» AIM OF THE TASK
Please restate every record below word for word.
⟨
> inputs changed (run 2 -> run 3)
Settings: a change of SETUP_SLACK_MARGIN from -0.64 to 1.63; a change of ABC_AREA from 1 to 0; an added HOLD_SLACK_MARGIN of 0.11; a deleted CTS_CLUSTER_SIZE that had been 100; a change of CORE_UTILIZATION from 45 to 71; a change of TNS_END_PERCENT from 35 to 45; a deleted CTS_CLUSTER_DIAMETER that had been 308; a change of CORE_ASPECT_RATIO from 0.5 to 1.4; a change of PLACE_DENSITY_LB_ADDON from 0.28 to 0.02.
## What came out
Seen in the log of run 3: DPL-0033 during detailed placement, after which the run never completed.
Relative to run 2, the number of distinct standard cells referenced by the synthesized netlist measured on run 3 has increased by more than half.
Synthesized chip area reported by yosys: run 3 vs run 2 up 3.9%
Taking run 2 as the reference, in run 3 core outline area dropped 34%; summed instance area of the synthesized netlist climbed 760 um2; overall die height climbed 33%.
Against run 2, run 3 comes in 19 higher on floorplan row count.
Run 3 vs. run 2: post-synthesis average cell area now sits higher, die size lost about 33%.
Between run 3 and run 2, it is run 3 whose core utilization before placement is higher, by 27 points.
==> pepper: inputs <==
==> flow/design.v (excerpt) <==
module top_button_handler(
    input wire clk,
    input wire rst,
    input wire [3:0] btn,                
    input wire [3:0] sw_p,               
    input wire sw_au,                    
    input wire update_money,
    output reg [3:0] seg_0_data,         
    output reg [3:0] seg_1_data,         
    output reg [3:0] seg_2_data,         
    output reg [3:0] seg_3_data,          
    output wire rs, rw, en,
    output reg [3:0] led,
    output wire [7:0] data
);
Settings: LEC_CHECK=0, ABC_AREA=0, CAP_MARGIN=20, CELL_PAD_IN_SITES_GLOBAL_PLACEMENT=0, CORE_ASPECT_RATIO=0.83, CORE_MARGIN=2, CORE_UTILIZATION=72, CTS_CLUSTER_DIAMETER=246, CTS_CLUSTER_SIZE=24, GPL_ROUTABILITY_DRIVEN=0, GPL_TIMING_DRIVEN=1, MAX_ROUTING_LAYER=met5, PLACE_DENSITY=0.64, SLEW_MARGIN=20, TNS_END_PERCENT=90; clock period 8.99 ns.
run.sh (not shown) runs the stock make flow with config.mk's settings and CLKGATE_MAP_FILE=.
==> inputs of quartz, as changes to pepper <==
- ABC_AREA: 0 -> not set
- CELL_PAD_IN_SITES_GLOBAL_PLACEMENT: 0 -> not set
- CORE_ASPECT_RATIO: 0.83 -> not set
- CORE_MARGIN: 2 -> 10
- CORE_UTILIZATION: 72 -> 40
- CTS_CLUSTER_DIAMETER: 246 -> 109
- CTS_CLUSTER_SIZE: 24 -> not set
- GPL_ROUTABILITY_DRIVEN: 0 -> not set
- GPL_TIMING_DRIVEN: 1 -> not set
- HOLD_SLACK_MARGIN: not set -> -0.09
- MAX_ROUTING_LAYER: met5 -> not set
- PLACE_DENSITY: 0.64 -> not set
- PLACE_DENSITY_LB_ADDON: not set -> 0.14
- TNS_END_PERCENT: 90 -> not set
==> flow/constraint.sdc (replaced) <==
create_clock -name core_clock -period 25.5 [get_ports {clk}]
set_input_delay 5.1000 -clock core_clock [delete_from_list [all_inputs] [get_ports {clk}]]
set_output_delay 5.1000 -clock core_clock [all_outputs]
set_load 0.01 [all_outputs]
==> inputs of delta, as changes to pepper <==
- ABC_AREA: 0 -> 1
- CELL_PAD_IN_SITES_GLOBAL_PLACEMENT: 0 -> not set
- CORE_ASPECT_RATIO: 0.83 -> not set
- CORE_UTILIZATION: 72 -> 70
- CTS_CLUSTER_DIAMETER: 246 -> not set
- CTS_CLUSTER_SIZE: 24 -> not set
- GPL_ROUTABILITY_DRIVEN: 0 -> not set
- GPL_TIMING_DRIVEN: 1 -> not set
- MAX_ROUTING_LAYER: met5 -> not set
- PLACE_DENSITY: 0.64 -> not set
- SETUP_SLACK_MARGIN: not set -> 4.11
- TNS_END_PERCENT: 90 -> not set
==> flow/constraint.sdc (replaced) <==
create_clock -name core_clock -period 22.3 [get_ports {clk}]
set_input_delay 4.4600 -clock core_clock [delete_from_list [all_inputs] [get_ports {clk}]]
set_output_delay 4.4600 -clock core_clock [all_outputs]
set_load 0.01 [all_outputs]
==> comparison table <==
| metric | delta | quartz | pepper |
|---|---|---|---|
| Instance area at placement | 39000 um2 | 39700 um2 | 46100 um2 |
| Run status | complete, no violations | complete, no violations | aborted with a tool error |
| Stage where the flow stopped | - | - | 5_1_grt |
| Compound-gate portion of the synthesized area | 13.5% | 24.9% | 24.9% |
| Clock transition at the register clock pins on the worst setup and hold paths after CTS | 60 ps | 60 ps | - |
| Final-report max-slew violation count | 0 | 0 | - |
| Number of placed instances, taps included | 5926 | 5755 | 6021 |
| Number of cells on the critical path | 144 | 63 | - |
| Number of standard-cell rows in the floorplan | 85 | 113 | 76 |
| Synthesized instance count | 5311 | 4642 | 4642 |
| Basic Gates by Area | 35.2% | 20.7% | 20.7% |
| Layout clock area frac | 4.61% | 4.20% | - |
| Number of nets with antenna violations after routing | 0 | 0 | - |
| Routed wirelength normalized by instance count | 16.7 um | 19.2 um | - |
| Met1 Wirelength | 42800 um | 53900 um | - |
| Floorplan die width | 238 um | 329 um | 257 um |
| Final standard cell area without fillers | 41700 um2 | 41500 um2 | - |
⟩
» ANSWER BELOW
> inputs changed (run 2 -> run 3)
Settings: a change of SETUP_SLACK_MARGIN from -0.64 to 1.63; a change of ABC_AREA from 1 to 0; an added HOLD_SLACK_MARGIN of 0.11; a deleted CTS_CLUSTER_SIZE that had been 100; a change of CORE_UTILIZATION from 45 to 71; a change of TNS_END_PERCENT from 35 to 45; a deleted CTS_CLUSTER_DIAMETER that had been 308; a change of CORE_ASPECT_RATIO from 0.5 to 1.4; a change of PLACE_DENSITY_LB_ADDON from 0.28 to 0.02.
## What came out
Seen in the log of run 3: DPL-0033 during detailed placement, after which the run never completed.
Relative to run 2, the number of distinct standard cells referenced by the synthesized netlist measured on run 3 has increased by more than half.
Synthesized chip area reported by yosys: run 3 vs run 2 up 3.9%
Taking run 2 as the reference, in run 3 core outline area dropped 34%; summed instance area of the synthesized netlist climbed 760 um2; overall die height climbed 33%.
Against run 2, run 3 comes in 19 higher on floorplan row count.
Run 3 vs. run 2: post-synthesis average cell area now sits higher, die size lost about 33%.
Between run 3 and run 2, it is run 3 whose core utilization before placement is higher, by 27 points.
==> pepper: inputs <==
==> flow/design.v (excerpt) <==
module top_button_handler(
    input wire clk,
    input wire rst,
    input wire [3:0] btn,                
    input wire [3:0] sw_p,               
    input wire sw_au,                    
    input wire update_money,
    output reg [3:0] seg_0_data,         
    output reg [3:0] seg_1_data,         
    output reg [3:0] seg_2_data,         
    output reg [3:0] seg_3_data,          
    output wire rs, rw, en,
    output reg [3:0] led,
    output wire [7:0] data
);
Settings: LEC_CHECK=0, ABC_AREA=0, CAP_MARGIN=20, CELL_PAD_IN_SITES_GLOBAL_PLACEMENT=0, CORE_ASPECT_RATIO=0.83, CORE_MARGIN=2, CORE_UTILIZATION=72, CTS_CLUSTER_DIAMETER=246, CTS_CLUSTER_SIZE=24, GPL_ROUTABILITY_DRIVEN=0, GPL_TIMING_DRIVEN=1, MAX_ROUTING_LAYER=met5, PLACE_DENSITY=0.64, SLEW_MARGIN=20, TNS_END_PERCENT=90; clock period 8.99 ns.
run.sh (not shown) runs the stock make flow with config.mk's settings and CLKGATE_MAP_FILE=.
==> inputs of quartz, as changes to pepper <==
- ABC_AREA: 0 -> not set
- CELL_PAD_IN_SITES_GLOBAL_PLACEMENT: 0 -> not set
- CORE_ASPECT_RATIO: 0.83 -> not set
- CORE_MARGIN: 2 -> 10
- CORE_UTILIZATION: 72 -> 40
- CTS_CLUSTER_DIAMETER: 246 -> 109
- CTS_CLUSTER_SIZE: 24 -> not set
- GPL_ROUTABILITY_DRIVEN: 0 -> not set
- GPL_TIMING_DRIVEN: 1 -> not set
- HOLD_SLACK_MARGIN: not set -> -0.09
- MAX_ROUTING_LAYER: met5 -> not set
- PLACE_DENSITY: 0.64 -> not set
- PLACE_DENSITY_LB_ADDON: not set -> 0.14
- TNS_END_PERCENT: 90 -> not set
==> flow/constraint.sdc (replaced) <==
create_clock -name core_clock -period 25.5 [get_ports {clk}]
set_input_delay 5.1000 -clock core_clock [delete_from_list [all_inputs] [get_ports {clk}]]
set_output_delay 5.1000 -clock core_clock [all_outputs]
set_load 0.01 [all_outputs]
==> inputs of delta, as changes to pepper <==
- ABC_AREA: 0 -> 1
- CELL_PAD_IN_SITES_GLOBAL_PLACEMENT: 0 -> not set
- CORE_ASPECT_RATIO: 0.83 -> not set
- CORE_UTILIZATION: 72 -> 70
- CTS_CLUSTER_DIAMETER: 246 -> not set
- CTS_CLUSTER_SIZE: 24 -> not set
- GPL_ROUTABILITY_DRIVEN: 0 -> not set
- GPL_TIMING_DRIVEN: 1 -> not set
- MAX_ROUTING_LAYER: met5 -> not set
- PLACE_DENSITY: 0.64 -> not set
- SETUP_SLACK_MARGIN: not set -> 4.11
- TNS_END_PERCENT: 90 -> not set
==> flow/constraint.sdc (replaced) <==
create_clock -name core_clock -period 22.3 [get_ports {clk}]
set_input_delay 4.4600 -clock core_clock [delete_from_list [all_inputs] [get_ports {clk}]]
set_output_delay 4.4600 -clock core_clock [all_outputs]
set_load 0.01 [all_outputs]
==> comparison table <==
| metric | delta | quartz | pepper |
|---|---|---|---|
| Instance area at placement | 39000 um2 | 39700 um2 | 46100 um2 |
| Run status | complete, no violations | complete, no violations | aborted with a tool error |
| Stage where the flow stopped | - | - | 5_1_grt |
| Compound-gate portion of the synthesized area | 13.5% | 24.9% | 24.9% |
| Clock transition at the register clock pins on the worst setup and hold paths after CTS | 60 ps | 60 ps | - |
| Final-report max-slew violation count | 0 | 0 | - |
| Number of placed instances, taps included | 5926 | 5755 | 6021 |
| Number of cells on the critical path | 144 | 63 | - |
| Number of standard-cell rows in the floorplan | 85 | 113 | 76 |
| Synthesized instance count | 5311 | 4642 | 4642 |
| Basic Gates by Area | 35.2% | 20.7% | 20.7% |
| Layout clock area frac | 4.61% | 4.20% | - |
| Number of nets with antenna violations after routing | 0 | 0 | - |
| Routed wirelength normalized by instance count | 16.7 um | 19.2 um | - |
| Met1 Wirelength | 42800 um | 53900 um | - |
| Floorplan die width | 238 um | 329 um | 257 um |
| Final standard cell area without fillers | 41700 um2 | 41500 um2 | - |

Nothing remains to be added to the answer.